Chapter 12: Change

Background color
Font
Font size
Line height

I sat in the couch watching cartoons while eating cookies that Katie bought from the store. I recently came from taking a shower, gave me sometime time to think about my situation I slept almost a full 24 hours at least that is what Jacob told me. I'm still wrapping my head around the fact that my best friend and her brother that I have never met are werewolves. Not to mention that he and I are supposed to be together what ever that even means.  It's 2:46a:m and Katie and Jacob where whisper arguing. I acted like I was too focused on the TV to care what they were saying. True I couldn't exactly hear them although I know they are talking about me, they were talking about how they were going to explain things to me. I like to think I catch on fast. I'm not freaked out or mad or anything like that.

Seeing Jacob in the woods the other night and what he can do is crazy fascinating, even more fascinating that he can turn into a large wolf. It does however confuses me on numerous levels. As a child he came to me as a freakishly big animal and I wasn't phased, when I was 11 because I had a strong feeling he wouldn't hurt me. But it begs me to question, why hasn't ever shown me his true form, why show me his form now? Why did he leave and didn't come back? I got so fucking depressed when he never came back. I would spend nights in the woods crying just hoping he'd come back I was devastated. I felt like I lost a part of me; like my heart was empty. He had a huge impact on me as a child. I thought there was something wrong with me, I kept asking myself what could I have done to drive him away. I'd just break down crying in school, and when I was asked why---I didn't know what to tell them. Mostly because I couldn't understand the concept to I was feeling. Having those feelings and not have them reciprocated was heart breaking for me.  I started to cry a little bit just thinking about it, I quickly wiped my tears so  Jacob and Katie won't notice.

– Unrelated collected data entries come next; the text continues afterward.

This is an optimization exercise on Yosys and OpenROAD, whose aim is small area, a short achievable clock period and few clock cycles per item, not a production implementation. At most, simulation tests tie the RTL to the original design; equivalence was not proved. No functional check of the RTL was part of run 2. Power figures rest on the tool's default switching activity, not on a simulated workload.

**design/flow/design.v**
```verilog
package dq_pkg;
  localparam int VALUE_W     = 32;
  localparam int STATUS_W    = 2;
  localparam int OPCODE_W    = 3;
  localparam int CAP_W       = 5;
  localparam int MODE_W      = 2;
  localparam int CFG_INDEX_W = 1;
  localparam int CFG_DATA_W  = CAP_W;
  localparam int DEPTH       = 16;
  localparam int IDX_W       = 4;
  localparam logic [OPCODE_W-1:0] OP_PUSH_REAR  = 3'd0;
  localparam logic [OPCODE_W-1:0] OP_PUSH_FRONT = 3'd1;
  localparam logic [OPCODE_W-1:0] OP_POP_FRONT  = 3'd2;
  localparam logic [OPCODE_W-1:0] OP_POP_REAR   = 3'd3;
  localparam logic [OPCODE_W-1:0] OP_PEEK_FRONT = 3'd4;
  localparam logic [OPCODE_W-1:0] OP_PEEK_REAR  = 3'd5;
  localparam logic [OPCODE_W-1:0] OP_STATUS     = 3'd6;
  localparam logic [STATUS_W-1:0] ST_OK          = 2'd0;
  localparam logic [STATUS_W-1:0] ST_FULL        = 2'd1;
  localparam logic [STATUS_W-1:0] ST_EMPTY       = 2'd2;
  localparam logic [STATUS_W-1:0] ST_NOT_ALLOWED = 2'd3;
  localparam logic [MODE_W-1:0] MODE_INPUT_RESTRICTED  = 2'd0;
  localparam logic [MODE_W-1:0] MODE_OUTPUT_RESTRICTED = 2'd1;
  localparam logic [MODE_W-1:0] MODE_UNRESTRICTED      = 2'd2;
  localparam logic [CFG_INDEX_W-1:0] CFG_CAPACITY         = 1'd0;
  localparam logic [CFG_INDEX_W-1:0] CFG_RESTRICTION_MODE = 1'd1;
  localparam logic [CAP_W-1:0]   CAPACITY_RESET = 5'd16;
  localparam logic [VALUE_W-1:0] EMPTY_READ     = '1;
  typedef struct packed {
    logic [OPCODE_W-1:0]       opcode;
    logic signed [VALUE_W-1:0] push_value;
  } in_item_t;
  typedef struct packed {
    logic signed [VALUE_W-1:0] read_value;
    logic [STATUS_W-1:0]       status;
    logic                      is_empty;
    logic                      is_full;
  } out_item_t;
  typedef struct packed {
    logic accept;    
    logic fire;      
    logic r_load;    
    logic hold;      
    logic o_load;    
  } ctrl_cmd_t;
endpackage
module dq_ctrl (
  input  logic              clk,
  input  logic              rst,
  input  logic              in_valid,
  output logic              in_stall,
  output logic              out_valid,
  input  logic              out_stall,
  output dq_pkg::ctrl_cmd_t cmd
);
  logic r_v;
  logic adv;
  assign adv      = !out_valid || !out_stall;
  assign in_stall = r_v && !adv;
  always_comb begin
    cmd.accept = in_valid && !in_stall;
    cmd.fire   = cmd.accept;
    cmd.r_load = !in_stall;
    cmd.hold   = in_stall;
    cmd.o_load = adv;
  end
  always_ff @(posedge clk) begin
    if (rst) begin
      r_v       <= 1'b0;
      out_valid <= 1'b0;
    end else begin
      r_v <= cmd.fire || in_stall;
      if (adv) out_valid <= r_v;
    end
  end
endmodule
module dq_datapath (
  input  logic                           clk,
  input  logic                           rst,
  input  dq_pkg::ctrl_cmd_t              cmd,
  input  dq_pkg::in_item_t               in_data,
  input  logic                           cfg_write,
  input  logic [dq_pkg::CFG_INDEX_W-1:0] cfg_index,
  input  logic [dq_pkg::CFG_DATA_W-1:0]  cfg_data,
  output dq_pkg::out_item_t              out_data
);
  localparam int DEPTH = dq_pkg::DEPTH;
  localparam int IDX_W = dq_pkg::IDX_W;
  localparam int VW    = dq_pkg::VALUE_W;
  logic [VW-1:0]             mem [DEPTH];
  logic [DEPTH-1:0]          wslot;              
  logic                      w_en;               
  logic [IDX_W-1:0]          front, front_m1;    
  logic [IDX_W-1:0]          tail, tail_m1;      
  logic [4:0]                room;
  logic                      empty, full;
  logic                      cap_all;            
  logic [dq_pkg::MODE_W-1:0] mode;
  logic [DEPTH-1:0]          r_sel;        
  logic                      r_ones;       
  logic [3:0]                r_flags;      
  logic op_push_rear, op_push_front, op_pop_front, op_pop_rear;
  logic op_peek_front, op_peek_rear;
  logic refused;
  logic do_push_rear, do_push_front, do_pop_front, do_pop_rear;
  logic rd_front, rd_rear, rd_empty;
  logic inc, dec;
  logic [1:0] status;
  logic empty_n, full_n;
  logic [DEPTH-1:0] dec_front, dec_tail_m1;
  always_comb begin
    op_push_rear  = in_data.opcode == dq_pkg::OP_PUSH_REAR;
    op_push_front = in_data.opcode == dq_pkg::OP_PUSH_FRONT;
    op_pop_front  = in_data.opcode == dq_pkg::OP_POP_FRONT;
    op_pop_rear   = in_data.opcode == dq_pkg::OP_POP_REAR;
    op_peek_front = in_data.opcode == dq_pkg::OP_PEEK_FRONT;
    op_peek_rear  = in_data.opcode == dq_pkg::OP_PEEK_REAR;
    refused = (op_push_front && mode == dq_pkg::MODE_INPUT_RESTRICTED) ||
              (op_pop_rear && mode == dq_pkg::MODE_OUTPUT_RESTRICTED);
    do_push_rear  = op_push_rear && !full;
    do_push_front = op_push_front && !refused && !full;
    do_pop_front  = op_pop_front && !empty;
    do_pop_rear   = op_pop_rear && !refused && !empty;
    rd_front      = (op_pop_front || op_peek_front) && !empty;
    rd_rear       = ((op_pop_rear && !refused) || op_peek_rear) && !empty;
    rd_empty      = (op_pop_front || op_peek_front || op_peek_rear ||
                     (op_pop_rear && !refused)) && empty;
    inc = do_push_rear || do_push_front;
    dec = do_pop_front || do_pop_rear;
    if (refused) begin
      status = dq_pkg::ST_NOT_ALLOWED;
    end else if ((op_push_rear || op_push_front) && full) begin
      status = dq_pkg::ST_FULL;
    end else if (rd_empty) begin
      status = dq_pkg::ST_EMPTY;
    end else begin
      status = dq_pkg::ST_OK;
    end
    empty_n = inc ? 1'b0 : (dec ? (tail_m1 == front) : empty);
    full_n  = dec ? 1'b0 : (inc ? (room == 5'd1) : full);
    for (int i = 0; i < DEPTH; i++) begin
      dec_front[i]   = front == IDX_W'(i);
      dec_tail_m1[i] = tail_m1 == IDX_W'(i);
    end
  end
  logic [4:0]       cap_wr;
  logic             cfg_cap, cfg_mode;
  logic [IDX_W-1:0] front_n, front_m1_n, tail_n, tail_m1_n;
  logic [4:0]       room_n;
  logic             empty_nx, full_nx;
  logic [DEPTH-1:0] wslot_n;
  logic             w_en_n;
  always_comb begin
    if (cfg_data == 5'd0)      cap_wr = 5'd1;
    else if (cfg_data > 5'd16) cap_wr = 5'd16;
    else                       cap_wr = cfg_data;
    cfg_cap  = cfg_write && cfg_index == dq_pkg::CFG_CAPACITY;
    cfg_mode = cfg_write && cfg_index == dq_pkg::CFG_RESTRICTION_MODE;
    front_n    = front;
    front_m1_n = front_m1;
    tail_n     = tail;
    tail_m1_n  = tail_m1;
    room_n     = room;
    empty_nx   = empty;
    full_nx    = full;
    if (cmd.fire) begin
      if (do_push_rear) begin
        tail_n    = tail + 1'b1;
        tail_m1_n = tail;
      end
      if (do_push_front) begin
        front_n    = front_m1;
        front_m1_n = front_m1 - 1'b1;
      end
      if (do_pop_front) begin
        front_n    = front + 1'b1;
        front_m1_n = front;
      end
      if (do_pop_rear) begin
        tail_n    = tail_m1;
        tail_m1_n = tail_m1 - 1'b1;
      end
      if (inc) room_n = room - 1'b1;
      if (dec) room_n = room + 1'b1;
      empty_nx = empty_n;
      full_nx  = full_n;
    end
    if (cfg_cap) begin
      front_n    = '0;
      front_m1_n = '1;
      tail_n     = '0;
      tail_m1_n  = '1;
      room_n     = cap_wr;
      empty_nx   = 1'b1;
      full_nx    = 1'b0;
    end
  end
  logic [DEPTH-1:0] dec_tail, dec_front_m1;
  logic             t_keep, t_up, t_down, f_keep, f_up, f_down;
  always_comb begin
    for (int i = 0; i < DEPTH; i++) begin
      dec_tail[i]     = tail == IDX_W'(i);
      dec_front_m1[i] = front_m1 == IDX_W'(i);
    end
    t_up   = cmd.fire && do_push_rear;
    t_down = cmd.fire && do_pop_rear;
    t_keep = !t_up && !t_down;
    f_down = cmd.fire && do_push_front;
    f_up   = cmd.fire && do_pop_front;
    f_keep = !f_up && !f_down;
    w_en_n = !(full_nx && cap_all);
    for (int i = 0; i < DEPTH; i++) begin
      wslot_n[i] = cfg_cap ? (i == 0 || i == DEPTH - 1) :
                   ((t_keep && dec_tail[i]) ||
                    (t_up   && dec_tail[(i + DEPTH - 1) % DEPTH]) ||
                    (t_down && dec_tail[(i + 1) % DEPTH]) ||
                    (f_keep && dec_front_m1[i]) ||
                    (f_up   && dec_front_m1[(i + DEPTH - 1) % DEPTH]) ||
                    (f_down && dec_front_m1[(i + 1) % DEPTH]));
    end
  end
  always_ff @(posedge clk) begin
    if (rst) begin
      front    <= '0;
      front_m1 <= '1;
      tail     <= '0;
      tail_m1  <= '1;
      room     <= dq_pkg::CAPACITY_RESET;
      cap_all  <= 1'b1;
      empty    <= 1'b1;
      full     <= 1'b0;
      mode     <= dq_pkg::MODE_UNRESTRICTED;
      wslot    <= DEPTH'(1) | (DEPTH'(1) << (DEPTH - 1));
      w_en     <= 1'b1;
    end else begin
      front    <= front_n;
      front_m1 <= front_m1_n;
      tail     <= tail_n;
      tail_m1  <= tail_m1_n;
      room     <= room_n;
      if (cfg_cap) cap_all <= cap_wr == 5'(DEPTH);
      empty    <= empty_nx;
      full     <= full_nx;
      wslot    <= wslot_n;
      w_en     <= w_en_n;
      if (cfg_mode) mode <= cfg_data[dq_pkg::MODE_W-1:0];
    end
  end
  always_ff @(posedge clk) begin
    for (int i = 0; i < DEPTH; i++) begin
      if (w_en && !cmd.hold && wslot[i]) mem[i] <= in_data.push_value;
    end
  end
  always_ff @(posedge clk) begin
    if (cmd.r_load) begin
      r_sel   <= ({DEPTH{rd_front}} & dec_front) | ({DEPTH{rd_rear}} & dec_tail_m1);
      r_ones  <= rd_empty;
      r_flags <= {status, empty_n, full_n};
    end
  end
  dq_pkg::out_item_t rres;
  always_comb begin
    rres.read_value = {VW{r_ones}};
    for (int i = 0; i < DEPTH; i++) begin
      rres.read_value = rres.read_value | ({VW{r_sel[i]}} & mem[i]);
    end
    {rres.status, rres.is_empty, rres.is_full} = r_flags;
  end
  always_ff @(posedge clk) begin
    if (cmd.o_load) out_data <= rres;
  end
endmodule
module circular_deque #(
  parameter int DEPTH = 16
) (
  input  logic                           clk,
  input  logic                           rst,
  input  logic                           in_valid,
  output logic                           in_stall,
  input  dq_pkg::in_item_t               in_data,
  output logic                           out_valid,
  input  logic                           out_stall,
  output dq_pkg::out_item_t              out_data,
  input  logic                           cfg_write,
  input  logic [dq_pkg::CFG_INDEX_W-1:0] cfg_index,
  input  logic [dq_pkg::CFG_DATA_W-1:0]  cfg_data
);
  dq_pkg::ctrl_cmd_t cmd;
  dq_ctrl u_ctrl (
    .clk       (clk),
    .rst       (rst),
    .in_valid  (in_valid),
    .in_stall  (in_stall),
    .out_valid (out_valid),
    .out_stall (out_stall),
    .cmd       (cmd)
  );
  dq_datapath u_datapath (
    .clk       (clk),
    .rst       (rst),
    .cmd       (cmd),
    .in_data   (in_data),
    .cfg_write (cfg_write),
    .cfg_index (cfg_index),
    .cfg_data  (cfg_data),
    .out_data  (out_data)
  );
endmodule
```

My demeanor quickly change to unbothered to incredibly upset, I couldn't even watch tv anymore thinking about the distress a big dog put me through. Now to find out that he is actually human, I have someone to actually be mad at someone to hold accountable for the pain.

Jacob sat next to me, "What's wrong?" He asked as if he could sense my demeanor.

I put on a fake smile, "Nothing. Where is Katie?" I said noticing she wasn't here. "She had to go."

"Oh... okay."

"Love,why are you upset?"

My heart ached when he called me that, I shrugged my shoulders. "I'm not upset."

"Hmm," he hummed looking at me, studying me. I stared at my lap knowing if I looked at him I would break down. He took my legs and placed them on his lap, causing me to turn and face him. I still avoided eye contact. It felt really good to be close to him. How can I be upset with him? "Scarlett..."

"Yeah." I said playing with my fingers biting my lip harshly; holding my tears in. I just wanted to cuddle with him, every time he said something my heart will flutter. How can I be mad at someone that makes me feel this way. This is just so overwhelming. I was happy but also incredibly mad at him.

"Look at me baby." He lifted my chin up forcing me to look at him. Tears started to fall down my face.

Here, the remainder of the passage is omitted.